How to design actor-based network I/O without circular dependencies?

Hi everyone,

I'm building a WebSocket client using the actor model with tokio, inspired by Alice Ryhl's article "Actors with Tokio". The article suggests splitting a connection into a dedicated reading task and a writing task:

Multiple actors sharing a handle
Just like you can have multiple handles per actor, you can also have multiple actors per handle. The most common example of this is when handling a connection such as a TcpStream , where you commonly spawn two tasks: one for reading and one for writing. When using this pattern, you make the reading and writing tasks as simple as you can — their only job is to do IO. The reader task will just send any messages it receives to some other task, typically another actor, and the writer task will just forward any messages it receives to the connection.

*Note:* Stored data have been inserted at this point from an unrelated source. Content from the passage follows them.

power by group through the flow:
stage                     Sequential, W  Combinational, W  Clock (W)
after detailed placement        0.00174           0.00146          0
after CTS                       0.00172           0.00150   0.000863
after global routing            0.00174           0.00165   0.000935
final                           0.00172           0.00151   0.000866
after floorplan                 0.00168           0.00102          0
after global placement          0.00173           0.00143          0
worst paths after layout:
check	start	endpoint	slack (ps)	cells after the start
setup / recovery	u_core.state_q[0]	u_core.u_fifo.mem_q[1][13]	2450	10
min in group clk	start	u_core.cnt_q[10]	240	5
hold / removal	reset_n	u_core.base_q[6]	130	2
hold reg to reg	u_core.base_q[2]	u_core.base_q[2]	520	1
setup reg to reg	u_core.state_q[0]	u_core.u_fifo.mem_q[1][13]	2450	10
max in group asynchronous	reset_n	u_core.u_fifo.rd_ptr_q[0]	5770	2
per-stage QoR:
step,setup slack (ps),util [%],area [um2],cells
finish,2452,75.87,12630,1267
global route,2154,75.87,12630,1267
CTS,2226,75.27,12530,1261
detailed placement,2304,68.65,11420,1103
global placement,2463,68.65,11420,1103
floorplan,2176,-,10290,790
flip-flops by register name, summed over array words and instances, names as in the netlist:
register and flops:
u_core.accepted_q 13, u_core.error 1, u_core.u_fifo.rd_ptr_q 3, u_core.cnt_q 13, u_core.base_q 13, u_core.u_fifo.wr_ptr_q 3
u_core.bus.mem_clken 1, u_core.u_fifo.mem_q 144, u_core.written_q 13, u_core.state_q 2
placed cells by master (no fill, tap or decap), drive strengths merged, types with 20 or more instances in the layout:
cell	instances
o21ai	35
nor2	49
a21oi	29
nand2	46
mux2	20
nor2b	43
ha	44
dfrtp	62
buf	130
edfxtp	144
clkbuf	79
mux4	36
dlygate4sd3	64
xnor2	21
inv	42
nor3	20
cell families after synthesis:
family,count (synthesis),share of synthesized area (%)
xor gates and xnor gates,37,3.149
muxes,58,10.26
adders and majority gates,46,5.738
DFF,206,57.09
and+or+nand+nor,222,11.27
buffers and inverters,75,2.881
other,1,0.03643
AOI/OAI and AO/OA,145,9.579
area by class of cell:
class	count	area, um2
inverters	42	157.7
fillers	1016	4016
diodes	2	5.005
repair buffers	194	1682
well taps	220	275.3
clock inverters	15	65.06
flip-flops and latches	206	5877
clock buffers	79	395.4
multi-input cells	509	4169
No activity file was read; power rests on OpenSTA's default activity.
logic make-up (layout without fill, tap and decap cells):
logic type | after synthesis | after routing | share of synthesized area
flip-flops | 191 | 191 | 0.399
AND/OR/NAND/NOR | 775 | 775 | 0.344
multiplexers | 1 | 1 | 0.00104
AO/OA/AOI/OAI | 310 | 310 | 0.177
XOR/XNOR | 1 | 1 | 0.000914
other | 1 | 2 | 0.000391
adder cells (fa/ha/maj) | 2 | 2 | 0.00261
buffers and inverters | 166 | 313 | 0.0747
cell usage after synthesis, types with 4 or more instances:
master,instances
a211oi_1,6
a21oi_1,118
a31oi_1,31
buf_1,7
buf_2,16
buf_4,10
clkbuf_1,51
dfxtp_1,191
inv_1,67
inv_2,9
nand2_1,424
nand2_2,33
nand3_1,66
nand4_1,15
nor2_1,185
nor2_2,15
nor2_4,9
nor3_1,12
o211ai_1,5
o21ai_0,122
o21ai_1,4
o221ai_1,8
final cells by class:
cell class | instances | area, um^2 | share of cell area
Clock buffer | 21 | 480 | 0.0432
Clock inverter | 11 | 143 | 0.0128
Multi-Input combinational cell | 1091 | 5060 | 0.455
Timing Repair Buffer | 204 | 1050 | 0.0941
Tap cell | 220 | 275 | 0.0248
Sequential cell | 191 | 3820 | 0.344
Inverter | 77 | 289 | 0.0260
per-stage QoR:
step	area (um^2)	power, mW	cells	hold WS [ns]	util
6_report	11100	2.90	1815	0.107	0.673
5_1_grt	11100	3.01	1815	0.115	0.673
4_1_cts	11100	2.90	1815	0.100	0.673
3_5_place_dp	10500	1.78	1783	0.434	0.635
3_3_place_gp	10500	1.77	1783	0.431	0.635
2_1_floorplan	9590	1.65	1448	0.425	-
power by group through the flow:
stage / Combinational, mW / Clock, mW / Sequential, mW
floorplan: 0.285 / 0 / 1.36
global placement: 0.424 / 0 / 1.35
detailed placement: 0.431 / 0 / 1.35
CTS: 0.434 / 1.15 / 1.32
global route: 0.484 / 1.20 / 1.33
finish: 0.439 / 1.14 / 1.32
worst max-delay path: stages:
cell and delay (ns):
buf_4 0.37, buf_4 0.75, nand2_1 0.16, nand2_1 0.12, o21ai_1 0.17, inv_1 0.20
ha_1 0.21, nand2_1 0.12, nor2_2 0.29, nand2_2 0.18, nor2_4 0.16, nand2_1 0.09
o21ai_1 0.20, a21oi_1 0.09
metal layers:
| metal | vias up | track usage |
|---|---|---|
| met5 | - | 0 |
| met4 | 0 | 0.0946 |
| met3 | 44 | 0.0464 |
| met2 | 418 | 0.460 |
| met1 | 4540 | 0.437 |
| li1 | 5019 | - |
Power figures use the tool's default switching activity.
<file path="config.mk">
export PLATFORM = sky130hd
export DESIGN_NAME = stream_reducer
export DESIGN_NICKNAME = d
export VERILOG_FILES = /design/src/rtl/stream_reducer.sv
export SDC_FILE = /design/constraint.sdc
export NUM_CORES = 1
export LEC_CHECK = 0
export CORE_ASPECT_RATIO = 1.4
export CORE_MARGIN = 2
export CORE_UTILIZATION = 55
export DETAILED_ROUTE_END_ITERATION = 10
export GPL_TIMING_DRIVEN = 0
export PLACE_DENSITY = 0.88
export REMOVE_ABC_BUFFERS = 1
export SYNTH_ARGS = -nofsm -noshare
export SYNTH_HDL_FRONTEND = slang
export SYNTH_HIERARCHICAL = 1
export SYNTH_SLANG_ARGS = --single-unit
export TNS_END_PERCENT = 20
</file>
<file path="constraint.sdc">
create_clock -name clk -period 12.7 [get_ports clk]
set_input_delay 1.27 -clock clk [delete_from_list [all_inputs] [get_ports clk]]
set_output_delay 1.27 -clock clk [all_outputs]
set_load 0.02 [all_outputs]
</file>
<file path="src/rtl/stream_reducer.sv">
// stream_reducer: per-frame stream summation through a shared N-input adder tree.
// Optional macro STREAM_REDUCER_SAT_EN: saturating accumulator plus sticky out_sat flag.

// adder_tree: combinational binary reduction of N values (N a power of two).
module adder_tree #(
  parameter int WIDTH = 16,
  parameter int N     = 4
) (
  input  logic [N-1:0][WIDTH-1:0] i_data,
  output logic [WIDTH-1:0]        o_sum
);
  // Heap-ordered nodes: leaves at N..2N-1, node k sums children 2k and 2k+1, root at 1.
  logic [WIDTH-1:0] w_node [2*N-1:1];
  genvar k;
  for (k = 1; k < 2*N; k++) begin : g_node
    if (k >= N) begin : g_leaf
      assign w_node[k] = i_data[k-N];
    end else begin : g_add
      assign w_node[k] = w_node[2*k] + w_node[2*k+1];
    end
  end
  assign o_sum = w_node[1];
endmodule

module stream_reducer #(
  parameter int WIDTH = 8,
  parameter int N     = 4,
  parameter int ACC_W = 16,
  parameter int CNT_W = 16
) (
  input  logic             clk,
  input  logic             rst,
  input  logic             in_valid,
  output logic             in_ready,
  input  logic [WIDTH-1:0] in_data,
  input  logic             in_last,
  output logic             out_valid,
  input  logic             out_ready,
  output logic [ACC_W-1:0] out_sum,
  output logic [CNT_W-1:0] out_count
`ifdef STREAM_REDUCER_SAT_EN
  ,
  output logic             out_sat
`endif
);
  localparam int IW = $clog2(N);
  localparam logic [1:0] S_FILL = 2'd0;
  localparam logic [1:0] S_RED  = 2'd1;
  localparam logic [1:0] S_OUT  = 2'd2;

  logic [1:0]             r_state;
  logic [IW-1:0]          r_idx;
  logic [N-1:0][WIDTH-1:0] r_slot;
  logic [ACC_W-1:0]       r_acc;
  logic [CNT_W-1:0]       r_cnt;
  logic                   r_last;
  logic [N-1:0][ACC_W-1:0] w_tree_in;
  logic [ACC_W-1:0]       w_tree_sum;
  logic [ACC_W-1:0]       w_acc_next;

  genvar i;
  for (i = 0; i < N; i++) begin : g_ext
    assign w_tree_in[i] = {{(ACC_W-WIDTH){1'b0}}, r_slot[i]};
  end

  adder_tree #(.WIDTH(ACC_W), .N(N)) u_tree (
    .i_data(w_tree_in),
    .o_sum (w_tree_sum)
  );

`ifdef STREAM_REDUCER_SAT_EN
  logic [ACC_W:0] w_wide;
  logic           r_sat;
  // Carry out of the widened add means the frame total no longer fits; clamp to all ones.
  always_comb begin
    w_wide     = {1'b0, r_acc} + {1'b0, w_tree_sum};
    w_acc_next = w_wide[ACC_W] ? '1 : w_wide[ACC_W-1:0];
  end
  // Sticky per-frame saturation flag, cleared when the result is taken.
  always_ff @(posedge clk) begin
    if (rst) r_sat <= 1'b0;
    else if (r_state == S_RED && w_wide[ACC_W]) r_sat <= 1'b1;
    else if (r_state == S_OUT && out_ready) r_sat <= 1'b0;
  end
  assign out_sat = r_sat;
`else
  assign w_acc_next = r_acc + w_tree_sum;
`endif

  // Collect a batch, fold it through the tree, then hold the frame result until taken.
  always_ff @(posedge clk) begin
    if (rst) begin
      r_state <= S_FILL;
      r_idx   <= '0;
      r_slot  <= '0;
      r_acc   <= '0;
      r_cnt   <= '0;
      r_last  <= 1'b0;
    end else if (r_state == S_FILL) begin
      if (in_valid) begin
        r_slot[r_idx] <= in_data;
        r_idx         <= r_idx + IW'(1);
        r_cnt         <= r_cnt + CNT_W'(1);
        r_last        <= in_last;
        if (r_idx == IW'(N-1) || in_last) r_state <= S_RED;
      end
    end else if (r_state == S_RED) begin
      r_acc   <= w_acc_next;
      r_slot  <= '0;
      r_idx   <= '0;
      r_state <= r_last ? S_OUT : S_FILL;
    end else if (out_ready) begin
      r_acc   <= '0;
      r_cnt   <= '0;
      r_last  <= 1'b0;
      r_state <= S_FILL;
    end
  end

  assign in_ready  = (r_state == S_FILL);
  assign out_valid = (r_state == S_OUT);
  assign out_sum   = r_acc;
  assign out_count = r_cnt;
endmodule

</file>
==> out/metrics.yaml, run 1 <==
reg2reg_to: "out_sum[15]"
cts.sinks: 69
timing.rr.start: "r_slot[1]"
worst_slew_pin_slew_ns: 0.982
grt_first_pass_wirelength_mm: 18.9
diodes: 0
setup_viol: 0
portBuffers: 46
r2r_slack_ns: 8.07
dp_hpwl_mm: 8.41
syn_area_per_cell_um2: 8.37
cp-startpoint: "r_slot[1]"
hold_start: "r_slot[2]"
p_total_uw: 710
syn_inst: 591
drcViolationCount: 0
rsz0062_at_grt: "no"
synthToLayoutAreaGrowth_pct: 17.9
ys_ff_latch: 69
path_class: "reg2reg"
synth_compound_area_frac: 0.192
die_h_um: 116
synthTopCellsByArea: "dfxtp_1, fa_1, ha_1, inv_1, nor2_1"
critPathRequiredTime_ns: 12.93
worst_clock_skew_ns: 0.00513
grt_max_degree: 52
antenna_found_initial: 0
post-synth-top-area-fraction: 0.279
clock-root-buffer: "clkbuf_16"
synthSimpleGateAreaFrac: 0.161
grt_pass1_vias: 4280
placed_area_um2: 5550
drive_above_1_share: 0.0530
ir_worst_vdd_uv: 124
status: "finished clean"
synth-xor-area-share: 0.0655
wl_mm: 11.1
hp-class: "reg2reg"
routabilityCongestion: 0.905
cts_buffers: 9
yosys.area.top_type: "dfxtp_1"
yosysMostFrequentCell: "inv_1"
clk_latency_ns: 0.34
wl_per_cell_um: 14.5
cp_max_fo: 5
die_x_um: 84.2
grt_use_total: 0.239
cts_setup_buffers: 0
initial_core_util: 0.572
cts.hold.buffers_added: 0
fin_crit_sh: 0.365
synth_seq_area_share: 0.279
post_cts_resized: 0
p_leak_uw: 0.00251
clock.fmax_mhz: 216
endpoint: "out_sum[15]"
yosys-top-cells-count: "inv_1, dfxtp_1, nor2_1"
fin_setup_tns_ns: 0
worstPathCellList: "fa_1 -> fa_1 -> ha_1 -> fa_1 -> a21o_1 -> a221oi_1 -> o21ai_0 -> xor2_1 -> ha_1 -> and4_1 -> and3_2 -> o311a_1 -> nor3_1 -> o211a_1 -> a211o_1"
hold_violations: 0
ant_nets: 0
slew_headroom: 0.340
clk_pin_slew_ns: 0.06
cp-start-kind: "flop"
cp_slowest_stage_delay_ns: 0.58
firstDrtPassIters: 4
tritoncts: "built"
yosysWarnings: 6
synthMuxAreaShare: 0.00228
final_util: 0.674
critical_path_arrival_ns: 4.86
vias: 4261
slew_violations: 0
h-tree-depth: 3
die_area_um2: 9780
rr_worst_depth: 15
synth_ff_type: "dfxtp_1"
synth_top_family_by_area: "adder cells"
synthArstFlopShare: 0
power_density_nw_per_um2: 122
rows: 40
first_iter_violations: 222
synthAdderAreaFrac: 0.214
io_pins: 47
core-area_um2: 8660
synth-edff-count: 0
fin_nets: 736
synth_area_um2: 4950
maxCapViolCount: 0
overflow: 0
viasPerCell: 5.56
clock_path_buffers: 2
crit_path_frequent_cell: "fa_1"
critPathSlowestCell: "fa_1"
crit_path_end_kind: "flop"
period_needed_ns: 4.63
synth_cell_type_count: 57
final_area_um2: 5830
## registers in the layout, summed over array words and instances, names as in the netlist
name and flops:
out_count 16, out_sum 16, r_idx 2, r_last 1, r_slot 32, r_state 2
## cell usage in the layout (no fill, tap or decap), types with 4 or more instances in the layout
master           synthesis  layout
o211ai_1                 5       5
nand3_1                 18      18
and3_1                   5       5
inv_1                   85      85
dfxtp_1                 69      69
fa_1                    31      31
nor2b_1                  4       4
nand4_1                  4       4
o21ai_0                 17      17
a22oi_1                 31      31
clkbuf_16                0       9
nor3_1                   4       4
or3_1                    5       5
a31oi_1                  4       4
a21oi_1                 42      42
conb_1                   1      32
nor2_1                  66      66
xnor2_1                 17      17
xor2_1                  20      20
ha_1                    35      35
a21o_1                  16      16
a211o_1                  4       4
clkdlybuf4s50_1          0      45
and2_1                   4       4
or2_2                    6       6
nand2_1                 37      37
## logic make-up after synthesis
family,count (synthesis)
buffers and inverters,107
adders and majority gates,66
DFF,69
muxes,1
other,1
and+or+nand+nor,168
xor gates and xnor gates,37
AOI/OAI and AO/OA,142
## where the power goes
part | internal [uW] | switching [uW]
combinational | 100 | 140
clock | 147 | 91.3
sequential | 225 | 7.02
total | 472 | 238
## layer usage
metal | track usage | part of all wire | vias up
met5 | 0 | 0 | -
met4 | 0.114 | 0.029 | 0
met3 | 0.0389 | 0.034 | 29
met2 | 0.452 | 0.54 | 92
met1 | 0.258 | 0.39 | 2055
li1 | - | - | 2085
## how the worst min path moves through the flow
stage | cells past startpoint | to | slack, ns
finish | 2 | r_slot[2] | 0.45
global route | 2 | r_last | 0.48
CTS | 2 | r_slot[2] | 0.46
detailed placement | 2 | r_slot[5] | 0.45
global placement | 2 | r_slot[2] | 0.44
floorplan | 2 | r_slot[2] | 0.43
## final cells by class
cell class	instances	area, um2
clock buffers	12	267
clock inverters	3	20.0
fillers	685	2820
inverters	85	319
multi-input cells	446	3260
flip-flops and latches	69	1380
well taps	105	131
repair buffers	46	455
## worst max-delay path: cells and delay by family, from the launching register on
kind	cells	cell delay, ns
fa+ha+maj	5	2.05
compound gates	6	1.43
xor+xnor	1	0.18
simple gates	3	0.52
flops	1	0.33
## stage by stage
| stage | worst slack (ns) | instances | hold WS (ns) |
|---|---|---|---|
| floorplan | 8.46 | 600 | 0.426 |
| global placement | 8.19 | 751 | 0.437 |
| detailed placement | 8.12 | 751 | 0.447 |
| CTS | 8.08 | 766 | 0.457 |
| global route | 7.87 | 766 | 0.478 |
| finish | 8.07 | 766 | 0.452 |
Note: power is estimated with default switching activity, not from simulation.
==> run 2: changes to the inputs <==
clock period = 4.5 ns   (was 12.7 ns; I/O delays follow)
==> run 2 against run 1 <==
Largest cell class unchanged; setup slack worse by 7.9 ns; critical path depth is 2 higher; design area grew 0.90%; sequential share of layout area decreased by 0.21 points; clock skew decreased by 0.0012 ns.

I'm trying to model this, but I've run into a design question regarding dependencies, particularly how to handle messages from the reader.

Here's a simplified sketch of my code:

// The high-level actor that handles business logic.
// It needs to send commands to the connection (e.g., via ConnHandle).
struct LogicActor {
    // Used to send commands to the connection
    conn_handle: ConnHandle,
}

// The handle for low-level connection
struct ConnHandle {
    // Used to send messages to the writer task.
    writer_tx: mpsc::Sender<Message>,
    //  How to receive messages from the reader task?
    ???: ??? 
}

// The reader task reads from the socket and needs to forward
// messages to the LogicActor.
struct ReaderActor {
    stream: SplitStream<...>,
    // How do I send messages to the LogicActor?
    // If I hold a `LogicActorHandle`, it creates a dependency cycle during setup.
    logic_handle: ???,
}

impl ConnHandle {
    // Send message to the writer task via channel.
    async fn send(message: Message) { ... }

    // How to design the api for receiving messages from the reader task?
    ???
}

// Main setup logic
fn setup() {
    // 1. Create the LogicActor, get its handle.
    let logic_handle = ...;

    // 2. Create the connection actors.
    // The ReaderActor needs the `logic_handle` to be constructed.
    let reader = ReaderActor::new(stream, logic_handle);
    
    // 3. But what if the LogicActor also needs the `ConnHandle`
    //    to send messages? Now we have a circular dependency for construction.
}

My questions are:

  1. The article seems to suggest that the reader and writer actors can share a common handle. However, their communication patterns are different: the writer receives messages to send, while the reader produces messages for others. How is a shared ConnHandle typically designed for this?

  2. This leads to my main problem: What is the idiomatic way for a LogicActor to receive data from the ReaderActor? If the ReaderActor holds a handle to the LogicActor, it creates a circular dependency during construction.

  3. How can I resolve this construction-time dependency cleanly, especially when the LogicActor also needs the ConnHandle to send data out?

I think you need to separate the actors and handles, so that every actor only owns handles (not actors owning actors).
The handles structs should have methods for what you can do with them: ConnHandle can have send_to_writer(&mut self, message: Message).
Then the only actors that own ConnHandle are the ones that need to send messages to the writer.

For a bidirectional setup, it makes more sense to have two handles structs, since the writer shouldn't be able to send_to_writer.

A list of the methods you're planning to have on each handle struct can help guide the overall design.

Apologies, rereading your questions and that part of the article, what I think they mean is:

One handle type, and (privately) behind it are two concurrent tasks running. One to handle all the reads, and one to handle all the writes. Basically, they conceptually "split" the handle to execute their task.
But from the point of view of the rest of the program, it's still one handle. The fact that it can do reads and writes concurrently is an implementation detail.

More concretely: when ReaderActor needs to return a response to the caller, it should use the oneshot channel that was included in the request.
That way, the reader doesn't know who sent the request, it just supplies the response data (or cancels if the requestor dropped their half of the oneshot channel)

Thanks for the comment!

Actually, the WebSocket service exposes two types of APIs: request/response (which includes an "id" field for matching) and data stream subscriptions.

And my intention for ReaderActor is actually a bit different. I’d like to keep it focused purely on low-level WebSocket protocol handling (e.g., PING, PONG, CLOSE), without involving higher-level concerns like request/response matching or messages classification.

So with that separation of concerns in mind, I’d like to return to my original question:

How should the ConnHandle/ReaderActor expose its API in a way that allows higher-level logic (e.g., a LogicActor) to receive and process messages appropriately?

In other words, what's a clean and idiomatic way for the reader to hand off parsed WebSocket messages to a higher-level component?